Thomas and Jennnie Campbell


Thomas & Jennnie Campbell

Thomas:  b. 1886 – d.1981  m. Jennie Jock – b. 1886- 1976

Thomas and Jennie Campbell lived in Reynoldston all of their lives.   Thomas Campbell’s father served in the Civil War and his mother was widowed by the Civil War .

JOSEPH CAMPBELL (1833-1906) In the early 1870’s Joseph Campbell was present in what was to become Reynoldston. A Civil War veteran,1862-65 he is known to have walked to work at the Webster sawmill, in the village of Skerry, three miles away. Joseph Campbell also operated a store, but on a much smaller scale than the Reynolds store. Joseph and his wife Mary had more than 12 children, some from a previous marriage, 43 grandchildren and 73 great-grandchildren. Joseph Campbell’s daughter Mary wed Albert Bordeaux, son of Allen, uniting two of the earliest and largest families in the community.
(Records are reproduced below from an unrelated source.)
--- src/rtl/data_distributor.sv ---
`timescale 1ns / 1ps
// data_distributor: routes one input word either to a single selected channel (directed mode)
// or to every channel in turn (sweep mode). Channel outputs and strobes are registered.
module data_distributor #(
   parameter int unsigned WIDTH = 8,
   parameter int unsigned CH    = 8,
   parameter int unsigned SEL_W = 3
) (
   input  logic                clk,
   input  logic                rst_n,
   input  logic                in_valid,
   output logic                in_ready,
   input  logic [WIDTH-1:0]    in_data,
   input  logic [SEL_W-1:0]    in_sel,
   input  logic                in_mode,
   output logic [CH*WIDTH-1:0] out_data,
   output logic [CH-1:0]       out_valid,
   output logic                busy,
   output logic                err
);

   typedef enum logic [0:0] {StIdle, StSweep} state_e;

   localparam logic [SEL_W-1:0] LastPtr = SEL_W'(CH - 1);

   state_e              state_q, state_d;
   logic [SEL_W-1:0]    ptr_q, ptr_d;
   logic [WIDTH-1:0]    latch_q, latch_d;
   logic [CH*WIDTH-1:0] data_q, data_d;
   logic [CH-1:0]       valid_q, valid_d;
   logic                err_q, err_d;

   logic                accept;
   logic                sel_ok;
   logic                ptr_last;
   logic                wr_en;
   logic [SEL_W-1:0]    wr_idx;
   logic [WIDTH-1:0]    wr_data;

   assign accept   = in_valid & in_ready;
   // Selects can encode values beyond CH-1 when CH is not a power of two.
   assign sel_ok   = 32'(in_sel) < CH;
   assign ptr_last = (ptr_q == LastPtr);

   // State register
   always_ff @(posedge clk or negedge rst_n) begin
      if (!rst_n) begin
         state_q <= StIdle;
      end else begin
         state_q <= state_d;
      end
   end

   // Next-state: a sweep accept enters StSweep, the write of the last channel leaves it
   always_comb begin
      state_d = state_q;
      case (state_q)
         StIdle:  if (accept && in_mode) state_d = StSweep;
         StSweep: if (ptr_last) state_d = StIdle;
         default: state_d = StIdle;
      endcase
   end

   // Handshake and status outputs decoded purely from state
   always_comb begin
      in_ready = (state_q == StIdle);
      busy     = (state_q == StSweep);
   end

   // Pick the single write for this edge: sweep pointer, directed select, or nothing
   always_comb begin
      wr_en   = 1'b0;
      wr_idx  = ptr_q;
      wr_data = latch_q;
      err_d   = 1'b0;
      ptr_d   = ptr_q;
      latch_d = latch_q;
      if (state_q == StSweep) begin
         wr_en = 1'b1;
         ptr_d = ptr_last ? '0 : ptr_q + SEL_W'(1);
      end else if (accept) begin
         if (in_mode) begin
            latch_d = in_data;
            ptr_d   = '0;
         end else if (sel_ok) begin
            wr_en   = 1'b1;
            wr_idx  = in_sel;
            wr_data = in_data;
         end else begin
            err_d = 1'b1;
         end
      end
   end

   // Decode the write onto channel data and the one-hot strobe
   always_comb begin
      data_d  = data_q;
      valid_d = '0;
      for (int unsigned k = 0; k < CH; k++) begin
         if (wr_en && (wr_idx == SEL_W'(k))) begin
            data_d[k*WIDTH +: WIDTH] = wr_data;
            valid_d[k]               = 1'b1;
         end
      end
   end

   // Datapath registers, all cleared asynchronously by reset
   always_ff @(posedge clk or negedge rst_n) begin
      if (!rst_n) begin
         ptr_q   <= '0;
         latch_q <= '0;
         data_q  <= '0;
         valid_q <= '0;
         err_q   <= 1'b0;
      end else begin
         ptr_q   <= ptr_d;
         latch_q <= latch_d;
         data_q  <= data_d;
         valid_q <= valid_d;
         err_q   <= err_d;
      end
   end

   assign out_data  = data_q;
   assign out_valid = valid_q;
   assign err       = err_q;

endmodule
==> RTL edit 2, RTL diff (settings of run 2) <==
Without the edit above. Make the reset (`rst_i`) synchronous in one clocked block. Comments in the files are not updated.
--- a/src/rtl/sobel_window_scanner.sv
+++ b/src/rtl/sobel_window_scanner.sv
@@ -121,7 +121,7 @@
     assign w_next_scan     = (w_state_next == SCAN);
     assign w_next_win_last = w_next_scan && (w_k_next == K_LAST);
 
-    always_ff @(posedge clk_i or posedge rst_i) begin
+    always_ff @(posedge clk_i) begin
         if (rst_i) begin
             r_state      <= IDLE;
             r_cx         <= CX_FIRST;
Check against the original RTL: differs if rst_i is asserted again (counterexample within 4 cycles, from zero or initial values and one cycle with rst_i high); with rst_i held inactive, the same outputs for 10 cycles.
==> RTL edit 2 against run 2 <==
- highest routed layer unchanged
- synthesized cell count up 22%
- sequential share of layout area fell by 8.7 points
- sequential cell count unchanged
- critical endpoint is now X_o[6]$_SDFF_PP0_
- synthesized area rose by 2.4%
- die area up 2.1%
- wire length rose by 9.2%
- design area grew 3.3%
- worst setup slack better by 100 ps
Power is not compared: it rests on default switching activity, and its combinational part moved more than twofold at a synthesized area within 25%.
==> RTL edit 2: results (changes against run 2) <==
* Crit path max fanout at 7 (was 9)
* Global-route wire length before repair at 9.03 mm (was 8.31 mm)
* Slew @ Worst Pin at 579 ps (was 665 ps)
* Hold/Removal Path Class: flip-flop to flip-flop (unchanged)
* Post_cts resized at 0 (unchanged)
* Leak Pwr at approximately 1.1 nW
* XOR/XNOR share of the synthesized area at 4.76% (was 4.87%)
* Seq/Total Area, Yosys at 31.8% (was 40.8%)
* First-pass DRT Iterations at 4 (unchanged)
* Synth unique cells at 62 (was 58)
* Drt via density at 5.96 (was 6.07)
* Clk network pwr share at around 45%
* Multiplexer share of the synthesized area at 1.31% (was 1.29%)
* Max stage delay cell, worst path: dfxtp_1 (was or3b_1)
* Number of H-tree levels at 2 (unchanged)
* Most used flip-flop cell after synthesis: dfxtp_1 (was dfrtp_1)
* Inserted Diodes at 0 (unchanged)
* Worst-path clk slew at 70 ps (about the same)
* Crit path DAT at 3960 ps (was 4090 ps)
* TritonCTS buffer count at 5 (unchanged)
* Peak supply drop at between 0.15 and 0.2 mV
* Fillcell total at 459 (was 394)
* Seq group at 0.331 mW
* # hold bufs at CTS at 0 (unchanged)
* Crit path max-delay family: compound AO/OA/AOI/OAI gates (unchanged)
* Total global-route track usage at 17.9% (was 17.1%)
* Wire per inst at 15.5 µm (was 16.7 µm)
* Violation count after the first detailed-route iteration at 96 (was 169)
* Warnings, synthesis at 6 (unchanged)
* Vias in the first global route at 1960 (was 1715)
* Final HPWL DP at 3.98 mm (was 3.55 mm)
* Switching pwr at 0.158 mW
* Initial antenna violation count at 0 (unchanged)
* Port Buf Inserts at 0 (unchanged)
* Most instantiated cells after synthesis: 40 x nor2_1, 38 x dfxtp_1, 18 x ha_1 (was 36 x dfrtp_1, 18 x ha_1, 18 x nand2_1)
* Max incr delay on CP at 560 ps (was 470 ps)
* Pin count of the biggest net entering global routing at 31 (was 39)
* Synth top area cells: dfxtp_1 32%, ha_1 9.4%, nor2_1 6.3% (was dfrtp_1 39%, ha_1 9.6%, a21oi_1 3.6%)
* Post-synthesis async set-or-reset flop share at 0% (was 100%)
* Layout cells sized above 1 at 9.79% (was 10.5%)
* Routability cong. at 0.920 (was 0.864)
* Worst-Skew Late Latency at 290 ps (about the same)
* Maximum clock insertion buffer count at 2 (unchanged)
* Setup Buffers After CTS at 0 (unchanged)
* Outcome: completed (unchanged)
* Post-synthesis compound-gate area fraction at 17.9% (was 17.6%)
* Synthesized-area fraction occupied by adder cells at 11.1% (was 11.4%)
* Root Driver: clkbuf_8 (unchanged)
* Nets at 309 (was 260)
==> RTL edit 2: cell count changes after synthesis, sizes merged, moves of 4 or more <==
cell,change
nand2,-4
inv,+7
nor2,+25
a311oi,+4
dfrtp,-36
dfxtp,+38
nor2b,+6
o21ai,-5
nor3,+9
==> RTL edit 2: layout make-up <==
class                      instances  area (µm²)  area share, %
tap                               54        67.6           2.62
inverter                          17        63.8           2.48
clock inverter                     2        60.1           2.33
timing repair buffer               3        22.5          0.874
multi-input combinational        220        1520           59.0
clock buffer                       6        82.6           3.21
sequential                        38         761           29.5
Their union also set a pattern of intermarriage and interrelationship between and among French, Scottish and English people, and future Protestants and Catholics, that was typical of Reynoldston labourers and farmers throughout its history

Tom Campbell

Describes his parents and family“Well about the first…..Campbell. From Vermont, Swanton. (in Civil War) I heard him tell about the Battle of Bull Run….the second battle of bull run. Of course he didn’t like to talk about that too much you know. He said it was a fierce battle thats all.. He did too, there was a fellow down here by the name of Brown…He was the Captain. Captain Brown. (had uniforms an guns from the war) But they are all destroyed now.. He had a pistol about that long…they are all gone now. We did have a picture of the battle of Bull Run, but I don’t know what ever become of it. Of course when we built here, we took a lot our stuff and put it up there where the mill use be into the office and they broke in there and they took a lot stuff and I imagine they took that. 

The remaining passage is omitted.